** Problem description **
Among the entries below, how many lines hold the word "else"? Reply with the number only.

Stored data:
----
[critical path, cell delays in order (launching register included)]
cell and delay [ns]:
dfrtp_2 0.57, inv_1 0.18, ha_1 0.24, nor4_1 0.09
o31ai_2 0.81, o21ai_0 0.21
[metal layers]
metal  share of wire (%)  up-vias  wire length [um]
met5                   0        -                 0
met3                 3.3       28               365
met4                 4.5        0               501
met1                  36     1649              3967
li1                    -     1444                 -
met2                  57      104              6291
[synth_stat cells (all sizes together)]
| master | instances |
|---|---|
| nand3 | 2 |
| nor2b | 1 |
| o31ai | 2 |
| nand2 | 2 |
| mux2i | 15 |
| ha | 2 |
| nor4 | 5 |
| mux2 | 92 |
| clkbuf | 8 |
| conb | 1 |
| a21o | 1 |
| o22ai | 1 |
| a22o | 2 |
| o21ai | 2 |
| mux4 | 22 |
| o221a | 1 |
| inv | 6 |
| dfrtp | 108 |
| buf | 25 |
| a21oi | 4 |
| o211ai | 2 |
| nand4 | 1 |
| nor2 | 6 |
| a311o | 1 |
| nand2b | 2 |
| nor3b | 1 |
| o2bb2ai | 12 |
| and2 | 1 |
**src/rtl/cons_inject_sched.sv**
```systemverilog
// Console input scheduler: merges live UART bytes and a scripted command FIFO
// into the console FIFO write port, with boot gating and inter-character pacing.
module cons_inject_sched #(
  parameter int         DEPTH    = 16,
  parameter int         AW       = 4,
  parameter int         CHAR_GAP = 50000,
  parameter logic [7:0] END_CHAR = 8'h23
) (
  input  logic          clk,
  input  logic          RST_X,
  input  logic [63:0]   w_mtime,
  input  logic [63:0]   min_time,
  input  logic          r_consf_en,
  input  logic          uart_rx_valid,
  input  logic [7:0]    uart_rx_data,
  output logic          uart_rx_ready,
  input  logic          cmd_wr_en,
  input  logic [7:0]    cmd_wr_data,
  output logic [AW:0]   cmd_count,
  output logic          cmd_full,
  output logic          cmd_overflow,
  output logic          cmd_done,
  output logic          we,
  output logic [7:0]    key,
  output logic          boot_done,
  output logic          busy
);

  // state | meaning
  // IDLE  | waiting for a live or scripted grant
  // ISSUE | we asserted for the granted byte
  // GAP   | inter-character pacing, no grants
  typedef enum logic [1:0] {IDLE, ISSUE, GAP} state_t;

  localparam int GW = (CHAR_GAP > 1) ? $clog2(CHAR_GAP) : 1;

  state_t          state;
  logic [7:0]      mem [DEPTH];
  logic [AW-1:0]   wr_ptr, rd_ptr;
  logic [GW-1:0]   gap_cnt;
  logic            push, pop, live_go, cmd_empty;
  logic [7:0]      head;

  // Gated by reset so the live port never looks ready while held in reset.
  assign uart_rx_ready = RST_X & (state == IDLE) & ~r_consf_en;
  assign live_go       = uart_rx_valid & uart_rx_ready;
  assign cmd_full      = (cmd_count == (AW+1)'(DEPTH));
  assign cmd_empty     = (cmd_count == '0);
  assign push          = cmd_wr_en & ~cmd_full;
  assign pop           = ~live_go & boot_done & ~cmd_empty & ~r_consf_en & (state == IDLE);
  assign head          = mem[rd_ptr];
  assign busy          = (state != IDLE);

  always_ff @(posedge clk) begin
    if (push) mem[wr_ptr] <= cmd_wr_data;
  end

  always_ff @(posedge clk or negedge RST_X) begin
    if (!RST_X) begin
      wr_ptr       <= '0;
      rd_ptr       <= '0;
      cmd_count    <= '0;
      cmd_overflow <= 1'b0;
      boot_done    <= 1'b0;
    end else begin
      if (push) wr_ptr <= wr_ptr + 1'b1;
      if (pop)  rd_ptr <= rd_ptr + 1'b1;
      if (push && !pop)      cmd_count <= cmd_count + 1'b1;
      else if (!push && pop) cmd_count <= cmd_count - 1'b1;
      if (cmd_wr_en && cmd_full) cmd_overflow <= 1'b1;
      if (w_mtime >= min_time)   boot_done    <= 1'b1;
    end
  end

  always_ff @(posedge clk or negedge RST_X) begin
    if (!RST_X) begin
      state    <= IDLE;
      gap_cnt  <= '0;
      we       <= 1'b0;
      key      <= '0;
      cmd_done <= 1'b0;
    end else begin
      we       <= 1'b0;
      cmd_done <= 1'b0;
      case (state)
        IDLE: begin
          if (live_go) begin
            key   <= uart_rx_data;
            we    <= 1'b1;
            state <= ISSUE;
          end else if (pop) begin
            // The terminator is swallowed here and never reaches the console.
            if (head != END_CHAR) begin
              key   <= head;
              we    <= 1'b1;
              state <= ISSUE;
            end else begin
              cmd_done <= 1'b1;
            end
          end
        end
        ISSUE: begin
          if (CHAR_GAP == 0) begin
            state <= IDLE;
          end else begin
            gap_cnt <= GW'(CHAR_GAP - 1);
            state   <= GAP;
          end
        end
        GAP: begin
          if (gap_cnt == '0) state   <= IDLE;
          else               gap_cnt <= gap_cnt - 1'b1;
        end
        default: state <= IDLE;
      endcase
    end
  end

endmodule

```
**config.mk**
```make
export PLATFORM = sky130hd
export DESIGN_NAME = cons_inject_sched
export DESIGN_NICKNAME = d
export VERILOG_FILES = /design/src/rtl/cons_inject_sched.sv
export SDC_FILE = /design/constraint.sdc
export NUM_CORES = 1
export LEC_CHECK = 0
export CAP_MARGIN = 20
export CORE_MARGIN = 3
export CORE_UTILIZATION = 44
export CTS_CLUSTER_SIZE = 40
export DETAILED_ROUTE_END_ITERATION = 10
export GPL_TIMING_DRIVEN = 0
export PLACE_DENSITY = 0.7
export SETUP_SLACK_MARGIN = 0.05
export SLEW_MARGIN = 40
export SYNTH_ARGS = -nofsm -noshare
export SYNTH_HDL_FRONTEND = slang
export SYNTH_SLANG_ARGS = --single-unit
```
**constraint.sdc**
```tcl
create_clock -name clk -period 4.5 [get_ports clk]
set_input_delay 0.9 -clock clk [delete_from_list [all_inputs] [get_ports clk]]
set_output_delay 0.9 -clock clk [all_outputs]
set_load 0.02 [all_outputs]
```
# --- After elaboration in Yosys (flattened, before gate mapping) ---
# Memories as Yosys holds them, arrays and structs flattened.
# Cells that the tools add are included.
classes:
  add_sub_neg: 5
  magnitude_cmp: 1
  eq_ne: 8
  muxes: 22
  bitwise_logic: 12
  reduce_logical: 16
ops:
  columns: ["operator", "count"]
  rows:
  - ["greater-or-equal comparator 64 bit", 1]
  - ["one-hot mux 16 bit (2 select lines)", 1]
  - ["two-way mux 8 bit", 3]
  - ["logical NOT 16 bit", 1]
  - ["two-way mux 16 bit", 1]
  - ["subtractor 16 x 1 -> 16 bit (second input constant)", 1]
  - ["two-way mux 1 bit", 10]
  - ["two-way mux 5 bit", 2]
  - ["nonzero test 2 bit", 5]
  - ["adder 4 x 1 -> 4 bit (second input constant)", 2]
  - ["AND 1 bit", 8]
  - ["two-way mux 2 bit", 4]
  - ["!= test 8 x 6 -> 1 bit (second input constant)", 1]
  - ["one-hot mux 2 bit (3 select lines)", 1]
  - ["AND reduction 3 bit", 2]
  - ["adder 5 x 1 -> 5 bit (second input constant)", 1]
  - ["equality test 5 bit (second input constant)", 1]
  - ["logical NOT 5 bit", 1]
  - ["subtractor 5 x 1 -> 5 bit (second input constant)", 1]
  - ["!= test 2 bit (second input constant)", 2]
  - ["inverter 1 bit", 4]
  - ["logical AND 1 bit", 3]
  - ["!= test 3 x 2 -> 1 bit (second input constant)", 1]
  - ["!= test 3 bit (second input constant)", 1]
  - ["5 further kinds", 6]
totals:
  register_bits: 43
  ram_bits: 128
  input_bits: 149
  output_inout_bits: 20
  mem_count: 1
memory_table:
  columns: ["name", "depth", "word_bits", "rd", "rd_clocked_by_memory_dff", "write_ports", "line", "rtl"]
  rows:
  - ["mem", 16, 8, 1, 0, 1, "38", "logic [7:0] mem [DEPTH];"]

# --- Depth between registers and ports, before layout ---
depth:
  depth_word: 12
  depth_mapped: 15
  depth_no_buf: 13

# --- Least setup slack after synthesis ---
# No wires, ideal clock.
synth_timing:
  path_kind: "in2reg"
  start: "in r_consf_en"
  end: "reg cmd_count[4]"
  setup_ps: 131
  arrival_time_ps: 3584
  required_ps: 4369
  setup_slack_ps: 784
  cell_stages: 13
  cell_sequence: "nor3b_1 > and2_1 > clkbuf_2 > or3_1 > buf_2 > ha_1 > inv_1 > fa_1 > a21o_1 > a21oi_1 > xnor2_1 > nor2_1 > xor2_1"
synth_via:
  elab_chain_len: 11
synth_lines:
  columns: ["item", "line", "rtl"]
  rows:
  - ["from (decl)", "13", "input logic r_consf_en,"]
  - ["inverter 1 bit *", "45, 50", null]
  - ["AND 1 bit", "45", "assign uart_rx_ready = RST_X & (state == IDLE) & ~r_consf_en;"]
  - ["AND 1 bit", "46", "assign live_go = uart_rx_valid & uart_rx_ready;"]
  - ["inverter 1 bit", "50", "assign pop = ~live_go & boot_done & ~cmd_empty & ~r_consf_en & (state == IDLE);"]
  - ["AND 1 bit (2 in a row)", "50", null]
  - ["AND 1 bit * (2 in a row)", "50", null]
  - ["logical NOT 1 bit", "68", "if (push && !pop) cmd_count <= cmd_count + 1'b1;"]
  - ["logical AND 1 bit", "68", null]
  - ["two-way mux 5 bit / nonzero test 2 bit (equally long branches)", null, null]
  - ["to (signal assigned)", "68", null]
  - ["to (signal assigned)", "69", "else if (!push && pop) cmd_count <= cmd_count - 1'b1;"]
  - ["to (decl)", "19", "output logic [AW:0] cmd_count,"]
# Mark *: on every way between the ends. The rest lies on a longest branch, timed or not.
# A chain may end at the register's enable or synchronous reset.

# --- Worst setup path in the final report ---
layout_timing:
  start: "in RST_X"
  end: "reg cmd_count[4]"
layout_via:
  elab_chain_len: 11
layout_lines:
  columns: ["item", "line", "rtl"]
  rows:
  - ["from (decl)", "10", "input logic RST_X,"]
  - ["AND 1 bit * (2 in a row)", "45", null]
  - ["AND 1 bit *", "46", null]
  - ["inverter 1 bit *", "50", null]
  - ["AND 1 bit * (4 in a row)", "50", null]
  - ["logical NOT 1 bit", "68", null]
  - ["logical AND 1 bit", "68", null]
  - ["two-way mux 5 bit / nonzero test 2 bit (equally long branches)", null, null]
# Marked as above.

==> metrics.csv <==
metric,value,unit
vias in the first global route,6478,
initial standard-cell utilization of the core,45.7,%
Detail Route Antenna Nets,0,
power per unit of standard cell area,496,nW/um2
Clock Sink Count,171,
total routing usage reported by global routing,21.4,%
Die Y-Extent,146,um
Mapped Cells,640,
Critical Path RT,4.81,ns
length of the first detailed-routing pass in iterations,4,
fraction of registers with async set/reset,25.1,%
netlist area before placement,8680,um2
"flops & latches, synth",171,
cell at the root of the clock tree,sky130_fd_sc_hd__clkbuf_16,
number of placed instances with taps included,1072,
maximum buffer depth of the clock tree,2,
number of buffers inserted by port buffering,168,
startpoint types,input pin,
clock buffers created by TritonCTS,17,
Post-CTS Hold Fix Bufs,0,
maximum net fanout on the critical path,44,
total power consumption of the routed design,5.63,mW
share of synthesized area occupied by flip-flops and latches,56.6,%
category of the worst setup path capture point,flop,
average instance area after synthesis,13.6,um2
via count of the routed design,6032,
initial detailed-routing violation count,322,
Synth-to-Final Area Change,30.6,%
post-route DRC violation count,0,
run status,completed,
grt total ovfl,0,
number of cell rows,50,
data arrival time of the worst path,4.09,ns
Fin Clk Skew,0.0116,ns
GPL Wtd Cong,0.871,
final standard cell count with taps included and fillers excluded,1104,
die outline area,21500,um2
leakage power summed over all cells,4.47,nW
combinational power share,37.1,%
final slew viol count,0,
Sw Pwr,1.89,mW
wire length of the first global-routing pass,35600,um
total length of routed wires,22400,um
Finished Cell Area,11300,um2
Tmin final,3.79,ns
Setup-failing EPs final,0,
Peak VDD IR,0.000406,V
portion of total power attributed to the clock network,25.4,%
worst-skew pair later-pin latency,0.43,ns
number of warnings issued by yosys,0,
Syn Nets,864,
switching share of power,33.5,%
maximum number of pins on one net before global-route repair,45,
antenna violations before repair,2,
post-CTS setup repair buffer count,0,
Filler cells,1583,
post-cts sizing count,0,
FF-to-FF Start,state[1],
worst reg2reg path depth,15,
Post-Place Cell Area,10800,um2
Final Worst Setup Slack,0.714,ns
setup repair after global routing missed its margin,no,
ys flop type,sky130_fd_sc_hd__edfxtp_1,
number of max-cap violations,0,
clock-pin transition on the worst setup and hold timing paths,0.07,ns
remaining max-slew budget at the tightest pin,46.5,%
H-tree depth,4,
launch point of the critical path,RST_X,
Hold/Removal Path Class,in2async,
die boundary width,146,um
via/cell ratio,5.46,
worst r2r dst,cmd_count[4],
number of hold violations in the final report,0,
transition time at the pin with the least slew margin,0.800,ns
Internal Pwr Total,3.74,mW
critical path class,in2reg,
average wire length per cell after detail routing,20.3,um
TritonCTS clock tree,built,
share of power burned in registers,37.4,%
Tcrit/Tclk final,84.1,%
count of different cell masters after synthesis,63,
DP Wirelength,16900,um
worst-case setup slack after placement,0.278,ns
reg-to-reg setup timing slack,0.90,ns
layout cell share with drive strength beyond 1,10.3,%
I/O pin cnt,169,
core region area,19000,um2
"Net count, final",1055,
fmax,264,MHz
number of enable-type register cells in the synthesized netlist,128,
----
** Answer box **
8